- PROVIDED ENTRIES -
##############################

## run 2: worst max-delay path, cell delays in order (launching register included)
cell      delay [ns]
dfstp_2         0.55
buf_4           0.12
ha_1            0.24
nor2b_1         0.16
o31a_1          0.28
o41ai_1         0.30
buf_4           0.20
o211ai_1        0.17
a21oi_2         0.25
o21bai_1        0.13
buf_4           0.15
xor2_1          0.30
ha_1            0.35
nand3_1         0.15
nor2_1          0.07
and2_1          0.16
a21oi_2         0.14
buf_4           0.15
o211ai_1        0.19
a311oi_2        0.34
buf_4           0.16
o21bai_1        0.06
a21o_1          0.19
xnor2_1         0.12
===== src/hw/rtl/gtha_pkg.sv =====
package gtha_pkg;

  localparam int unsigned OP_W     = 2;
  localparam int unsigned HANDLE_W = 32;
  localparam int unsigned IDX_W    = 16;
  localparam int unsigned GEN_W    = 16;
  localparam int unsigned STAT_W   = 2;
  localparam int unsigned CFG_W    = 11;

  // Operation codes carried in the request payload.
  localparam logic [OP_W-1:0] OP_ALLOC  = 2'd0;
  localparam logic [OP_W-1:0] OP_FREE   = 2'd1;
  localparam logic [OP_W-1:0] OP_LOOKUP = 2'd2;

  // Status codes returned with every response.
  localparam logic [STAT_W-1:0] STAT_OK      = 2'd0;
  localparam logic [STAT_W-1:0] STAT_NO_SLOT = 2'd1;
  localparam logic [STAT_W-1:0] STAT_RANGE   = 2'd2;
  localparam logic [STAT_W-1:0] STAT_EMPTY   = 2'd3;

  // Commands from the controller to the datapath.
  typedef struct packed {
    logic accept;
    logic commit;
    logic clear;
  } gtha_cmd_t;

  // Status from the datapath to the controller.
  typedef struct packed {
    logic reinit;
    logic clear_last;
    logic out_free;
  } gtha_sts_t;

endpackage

##############################

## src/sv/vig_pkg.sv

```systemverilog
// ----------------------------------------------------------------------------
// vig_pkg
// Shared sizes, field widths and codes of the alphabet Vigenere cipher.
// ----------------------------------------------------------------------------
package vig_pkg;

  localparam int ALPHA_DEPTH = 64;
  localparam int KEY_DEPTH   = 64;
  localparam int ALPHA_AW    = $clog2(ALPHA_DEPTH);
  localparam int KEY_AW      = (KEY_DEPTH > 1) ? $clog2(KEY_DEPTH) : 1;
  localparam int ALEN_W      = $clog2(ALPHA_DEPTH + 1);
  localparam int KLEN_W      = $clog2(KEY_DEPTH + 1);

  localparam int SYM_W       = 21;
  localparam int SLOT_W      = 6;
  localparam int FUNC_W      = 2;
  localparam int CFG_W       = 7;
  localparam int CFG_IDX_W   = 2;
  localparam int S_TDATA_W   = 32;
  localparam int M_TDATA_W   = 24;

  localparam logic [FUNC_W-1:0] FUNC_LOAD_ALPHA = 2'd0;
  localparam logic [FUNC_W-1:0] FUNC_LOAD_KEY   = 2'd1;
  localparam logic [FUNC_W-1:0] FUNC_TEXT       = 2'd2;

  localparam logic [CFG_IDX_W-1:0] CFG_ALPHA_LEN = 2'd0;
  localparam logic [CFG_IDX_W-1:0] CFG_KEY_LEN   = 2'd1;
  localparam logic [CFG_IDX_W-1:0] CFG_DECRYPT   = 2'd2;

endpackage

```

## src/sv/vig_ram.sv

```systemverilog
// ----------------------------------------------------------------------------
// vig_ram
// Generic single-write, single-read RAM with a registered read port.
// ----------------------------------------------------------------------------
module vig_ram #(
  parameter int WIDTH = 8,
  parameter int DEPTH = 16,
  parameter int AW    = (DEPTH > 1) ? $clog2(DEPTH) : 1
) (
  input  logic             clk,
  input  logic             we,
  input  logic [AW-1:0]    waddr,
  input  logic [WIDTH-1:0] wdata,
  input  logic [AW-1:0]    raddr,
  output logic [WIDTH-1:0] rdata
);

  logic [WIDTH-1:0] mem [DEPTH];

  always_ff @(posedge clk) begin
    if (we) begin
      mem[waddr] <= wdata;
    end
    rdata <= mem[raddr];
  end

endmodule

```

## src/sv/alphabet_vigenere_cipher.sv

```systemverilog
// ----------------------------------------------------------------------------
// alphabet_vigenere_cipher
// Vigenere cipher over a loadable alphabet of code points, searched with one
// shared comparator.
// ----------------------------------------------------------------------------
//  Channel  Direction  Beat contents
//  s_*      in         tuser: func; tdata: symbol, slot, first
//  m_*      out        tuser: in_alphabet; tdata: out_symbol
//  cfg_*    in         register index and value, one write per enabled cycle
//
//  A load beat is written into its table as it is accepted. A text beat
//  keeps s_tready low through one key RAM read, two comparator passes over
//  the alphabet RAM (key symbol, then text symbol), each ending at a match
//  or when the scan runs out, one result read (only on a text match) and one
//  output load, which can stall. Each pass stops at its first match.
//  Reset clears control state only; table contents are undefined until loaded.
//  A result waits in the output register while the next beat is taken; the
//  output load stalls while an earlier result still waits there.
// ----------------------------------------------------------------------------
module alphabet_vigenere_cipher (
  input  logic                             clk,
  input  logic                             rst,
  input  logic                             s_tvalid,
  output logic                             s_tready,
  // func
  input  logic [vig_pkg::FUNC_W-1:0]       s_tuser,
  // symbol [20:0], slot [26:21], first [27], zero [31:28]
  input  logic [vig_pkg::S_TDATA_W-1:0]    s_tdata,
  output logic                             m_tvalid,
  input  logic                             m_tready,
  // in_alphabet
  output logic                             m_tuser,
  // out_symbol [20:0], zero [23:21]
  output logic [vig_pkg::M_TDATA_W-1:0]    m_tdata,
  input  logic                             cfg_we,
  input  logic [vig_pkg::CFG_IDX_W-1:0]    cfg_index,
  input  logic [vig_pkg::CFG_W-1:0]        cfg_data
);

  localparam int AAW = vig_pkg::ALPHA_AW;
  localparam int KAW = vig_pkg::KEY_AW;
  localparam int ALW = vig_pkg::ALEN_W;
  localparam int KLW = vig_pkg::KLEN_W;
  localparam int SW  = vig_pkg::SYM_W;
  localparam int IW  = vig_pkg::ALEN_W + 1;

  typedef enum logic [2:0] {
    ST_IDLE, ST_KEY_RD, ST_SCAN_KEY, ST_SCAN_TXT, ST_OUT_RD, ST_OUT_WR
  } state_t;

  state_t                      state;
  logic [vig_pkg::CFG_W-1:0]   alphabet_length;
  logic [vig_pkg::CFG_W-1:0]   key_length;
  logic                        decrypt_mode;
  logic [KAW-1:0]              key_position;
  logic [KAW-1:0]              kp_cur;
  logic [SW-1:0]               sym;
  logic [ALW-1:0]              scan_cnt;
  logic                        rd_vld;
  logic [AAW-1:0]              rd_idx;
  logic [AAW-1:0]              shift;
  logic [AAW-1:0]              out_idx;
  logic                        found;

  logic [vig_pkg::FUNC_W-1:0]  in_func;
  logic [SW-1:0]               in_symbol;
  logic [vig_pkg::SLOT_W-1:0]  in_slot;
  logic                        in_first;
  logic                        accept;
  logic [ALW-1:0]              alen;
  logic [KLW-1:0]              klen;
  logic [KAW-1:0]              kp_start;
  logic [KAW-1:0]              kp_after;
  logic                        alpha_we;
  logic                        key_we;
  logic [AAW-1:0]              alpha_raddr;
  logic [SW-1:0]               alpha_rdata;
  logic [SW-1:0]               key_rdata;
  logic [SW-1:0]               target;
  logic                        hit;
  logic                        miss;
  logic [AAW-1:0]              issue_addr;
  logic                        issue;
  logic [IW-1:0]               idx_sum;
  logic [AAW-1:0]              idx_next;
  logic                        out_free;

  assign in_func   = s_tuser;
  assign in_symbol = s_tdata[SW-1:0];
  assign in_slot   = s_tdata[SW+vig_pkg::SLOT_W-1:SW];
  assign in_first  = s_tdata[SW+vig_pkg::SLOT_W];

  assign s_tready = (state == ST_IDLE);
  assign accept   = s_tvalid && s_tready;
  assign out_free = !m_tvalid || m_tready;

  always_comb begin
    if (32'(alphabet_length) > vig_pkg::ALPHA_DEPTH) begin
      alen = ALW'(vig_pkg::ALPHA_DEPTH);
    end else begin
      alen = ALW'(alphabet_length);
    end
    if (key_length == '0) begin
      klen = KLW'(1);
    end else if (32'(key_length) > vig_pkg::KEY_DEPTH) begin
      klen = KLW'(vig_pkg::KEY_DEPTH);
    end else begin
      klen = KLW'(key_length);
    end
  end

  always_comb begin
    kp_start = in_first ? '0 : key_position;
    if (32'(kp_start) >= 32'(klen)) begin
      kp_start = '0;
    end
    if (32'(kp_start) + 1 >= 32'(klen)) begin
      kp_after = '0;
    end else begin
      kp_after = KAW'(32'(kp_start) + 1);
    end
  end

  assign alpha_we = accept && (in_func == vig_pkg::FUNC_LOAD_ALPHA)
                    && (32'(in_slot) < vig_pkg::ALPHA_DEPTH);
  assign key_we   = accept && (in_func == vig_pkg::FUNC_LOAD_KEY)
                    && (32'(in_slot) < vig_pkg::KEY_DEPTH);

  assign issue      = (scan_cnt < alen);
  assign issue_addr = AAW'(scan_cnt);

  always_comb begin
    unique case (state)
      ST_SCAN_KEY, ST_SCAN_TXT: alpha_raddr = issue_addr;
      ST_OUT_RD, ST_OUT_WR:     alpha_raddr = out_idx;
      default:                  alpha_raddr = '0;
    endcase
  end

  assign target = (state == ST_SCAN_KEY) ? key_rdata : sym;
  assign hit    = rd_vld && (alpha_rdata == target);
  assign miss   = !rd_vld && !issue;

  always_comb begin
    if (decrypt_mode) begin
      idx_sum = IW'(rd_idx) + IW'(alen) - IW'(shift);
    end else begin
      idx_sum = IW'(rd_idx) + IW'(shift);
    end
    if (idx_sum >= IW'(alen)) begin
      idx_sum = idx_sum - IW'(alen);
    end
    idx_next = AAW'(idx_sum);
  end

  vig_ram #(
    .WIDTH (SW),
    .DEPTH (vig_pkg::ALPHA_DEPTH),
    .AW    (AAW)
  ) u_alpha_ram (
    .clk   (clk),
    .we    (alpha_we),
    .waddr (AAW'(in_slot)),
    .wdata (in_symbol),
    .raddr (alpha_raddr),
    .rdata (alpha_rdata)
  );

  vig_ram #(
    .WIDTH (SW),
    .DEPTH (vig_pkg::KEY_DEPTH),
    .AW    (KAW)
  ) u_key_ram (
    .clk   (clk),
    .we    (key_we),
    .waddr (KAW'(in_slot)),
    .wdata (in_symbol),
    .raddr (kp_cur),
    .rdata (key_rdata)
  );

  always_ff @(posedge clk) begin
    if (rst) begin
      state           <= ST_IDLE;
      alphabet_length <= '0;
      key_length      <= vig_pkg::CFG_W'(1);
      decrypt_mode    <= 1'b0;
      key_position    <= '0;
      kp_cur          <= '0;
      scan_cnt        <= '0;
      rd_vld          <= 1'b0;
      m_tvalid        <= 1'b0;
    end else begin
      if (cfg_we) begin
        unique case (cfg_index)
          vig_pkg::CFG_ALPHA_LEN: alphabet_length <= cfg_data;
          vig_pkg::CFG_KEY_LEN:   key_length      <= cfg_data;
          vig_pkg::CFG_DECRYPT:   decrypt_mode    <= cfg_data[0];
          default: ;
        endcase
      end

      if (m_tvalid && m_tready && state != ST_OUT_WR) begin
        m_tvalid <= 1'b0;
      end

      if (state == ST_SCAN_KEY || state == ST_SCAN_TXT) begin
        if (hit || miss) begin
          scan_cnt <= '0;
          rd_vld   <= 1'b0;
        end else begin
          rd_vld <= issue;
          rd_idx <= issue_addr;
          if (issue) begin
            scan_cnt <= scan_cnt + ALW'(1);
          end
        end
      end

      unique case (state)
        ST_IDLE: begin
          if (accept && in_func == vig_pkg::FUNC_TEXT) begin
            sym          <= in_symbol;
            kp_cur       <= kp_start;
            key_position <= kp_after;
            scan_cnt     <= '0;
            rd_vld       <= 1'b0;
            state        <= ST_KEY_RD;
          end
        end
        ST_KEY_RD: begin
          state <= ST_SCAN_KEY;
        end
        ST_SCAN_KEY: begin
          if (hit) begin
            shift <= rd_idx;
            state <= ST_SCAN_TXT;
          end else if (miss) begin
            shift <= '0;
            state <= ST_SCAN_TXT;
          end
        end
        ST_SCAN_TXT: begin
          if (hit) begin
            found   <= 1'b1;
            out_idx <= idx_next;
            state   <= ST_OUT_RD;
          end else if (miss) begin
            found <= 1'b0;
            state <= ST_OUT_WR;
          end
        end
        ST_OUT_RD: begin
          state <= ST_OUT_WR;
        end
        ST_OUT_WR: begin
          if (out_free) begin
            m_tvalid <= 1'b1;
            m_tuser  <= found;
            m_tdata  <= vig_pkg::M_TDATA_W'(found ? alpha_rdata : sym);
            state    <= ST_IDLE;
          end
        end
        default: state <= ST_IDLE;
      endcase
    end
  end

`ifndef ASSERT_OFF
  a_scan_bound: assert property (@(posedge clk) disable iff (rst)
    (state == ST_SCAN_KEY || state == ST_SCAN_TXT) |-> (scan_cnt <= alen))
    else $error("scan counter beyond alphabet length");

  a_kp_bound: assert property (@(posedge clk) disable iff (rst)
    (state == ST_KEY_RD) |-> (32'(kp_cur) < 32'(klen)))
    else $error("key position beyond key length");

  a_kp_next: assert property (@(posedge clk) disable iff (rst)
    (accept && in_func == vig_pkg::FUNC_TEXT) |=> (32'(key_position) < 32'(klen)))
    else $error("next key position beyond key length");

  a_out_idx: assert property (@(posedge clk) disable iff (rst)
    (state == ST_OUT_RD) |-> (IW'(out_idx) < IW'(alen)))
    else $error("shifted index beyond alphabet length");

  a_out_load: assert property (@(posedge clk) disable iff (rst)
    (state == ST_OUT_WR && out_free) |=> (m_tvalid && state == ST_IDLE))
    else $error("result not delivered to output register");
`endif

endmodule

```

##############################

- WHAT TO PRODUCE -
Wherever the string "delay" shows up in a line of the records, count that line once. Report the total alone.

- RESULT -
2